Peroxidase activity of a myoglobin mutant with three distal histidines forming a metal-binding site: Implications for the cross-reactivity of cytochrome c oxidase

Rationally designed biosynthetic models provide fantastic advantages for addressing important issues in chemistry and biology. Previously, two distal histidines were introduced in the heme pocket of myoglobin (Mb) at positions 29 and 43. The resultant His29 and His43, together with the native His64, formed a metal-binding site in the designed L29H/F43H Mb mutant, which closely mimics the heterobinuclear center of native cytochrome c oxidase (CcO). Instead of studying the oxidase activity, we herein investigated the cross-reactivity, i.e., the peroxidase activity of this mutant, as well as the effect of metal ions binding to the designed metal-binding site on protein reactivity.
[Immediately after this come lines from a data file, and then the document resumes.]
$ cat src/cstrip_pkg.sv
// cstrip_pkg: word types, character codes and the per-byte decision function
// shared by the comment stripper top level and its checker.
// no dependencies.
package cstrip_pkg;

    localparam logic [7:0] CH_SLASH     = 8'h2F;
    localparam logic [7:0] CH_STAR      = 8'h2A;
    localparam logic [7:0] CH_NEWLINE   = 8'h0A;
    localparam logic [7:0] CH_BACKSLASH = 8'h5C;
    localparam logic [7:0] CH_QUOTE     = 8'h22;
    localparam logic [7:0] CH_SPACE     = 8'h20;

    // output queue depth; two words may arrive from one input word
    localparam int OQ_DEPTH = 4;
    localparam int OQ_AW    = $clog2(OQ_DEPTH);

    typedef struct packed {
        logic [7:0] text_byte;
        logic       text_end;
    } in_word_t;

    typedef struct packed {
        logic [7:0] clean_byte;
        logic       clean_end;
    } out_word_t;

    typedef struct packed {
        logic [7:0] held_char;
        logic       held_is_first;
        logic [7:0] prior_output;
        logic       blank_held;
        logic       in_string;
        logic       in_block_comment;
        logic       in_line_comment;
        logic       continuation_pending;
    } scan_state_t;

    typedef struct packed {
        scan_state_t st;
        logic [7:0]  c;
        logic        blank_follower;
    } decide_t;

    localparam scan_state_t SCAN_RESET = '{
        held_char:            8'h00,
        held_is_first:        1'b1,
        prior_output:         8'h00,
        blank_held:           1'b0,
        in_string:            1'b0,
        in_block_comment:     1'b0,
        in_line_comment:      1'b0,
        continuation_pending: 1'b0
    };

    // decide the held byte given its follower (if any)
    function automatic decide_t cstrip_decide(scan_state_t st, logic has_next,
                                              logic [7:0] follower);
        decide_t    r;
        logic [7:0] c;
        logic       in_comment;
        r          = '0;
        r.st       = st;
        c          = st.blank_held ? CH_SPACE : st.held_char;
        in_comment = st.in_block_comment || st.in_line_comment;

        if (c == CH_SLASH && has_next && !st.in_string && !in_comment) begin
            if (follower == CH_STAR) begin
                r.st.in_block_comment = 1'b1;
            end else if (follower == CH_SLASH) begin
                r.st.in_line_comment = 1'b1;
            end
        end else if (c == CH_QUOTE && !st.held_is_first
                     && st.prior_output != CH_BACKSLASH && !in_comment) begin
            r.st.in_string = !st.in_string;
        end else if (c == CH_STAR && has_next && follower == CH_SLASH
                     && st.in_block_comment && !st.in_line_comment
                     && !st.in_string) begin
            r.st.in_block_comment = 1'b0;
            c                     = CH_SPACE;
            r.blank_follower      = 1'b1;
        end else if (c == CH_NEWLINE && !st.held_is_first && st.in_line_comment
                     && !st.continuation_pending && !st.in_block_comment
                     && !st.in_string) begin
            r.st.in_line_comment = 1'b0;
        end else if (c == CH_BACKSLASH && st.in_line_comment
                     && !st.in_block_comment && !st.in_string) begin
            r.st.continuation_pending = 1'b1;
        end else if (c != CH_BACKSLASH && st.continuation_pending) begin
            r.st.continuation_pending = 1'b0;
        end

        if (r.st.in_block_comment || r.st.in_line_comment) begin
            c = CH_SPACE;
        end

        r.st.prior_output  = c;
        r.st.held_is_first = 1'b0;
        r.c                = c;
        return r;
    endfunction

endpackage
It was found that the introduced two distal histidines with no bound metal ion serve to improve the peroxidase activity of L29H/F43H Mb compared with that of WT Mb containing a single distal histidine, whereas the binding of metal ions such as Cu(II) and Zn(II) to L29H/F43H Mb inhibits the catalytic activity to a different extent. These findings provide valuable insights into the peroxidase activity observed for the native CcO, as well as the role of metal ion in fine-tuning the protein cross-reactivity.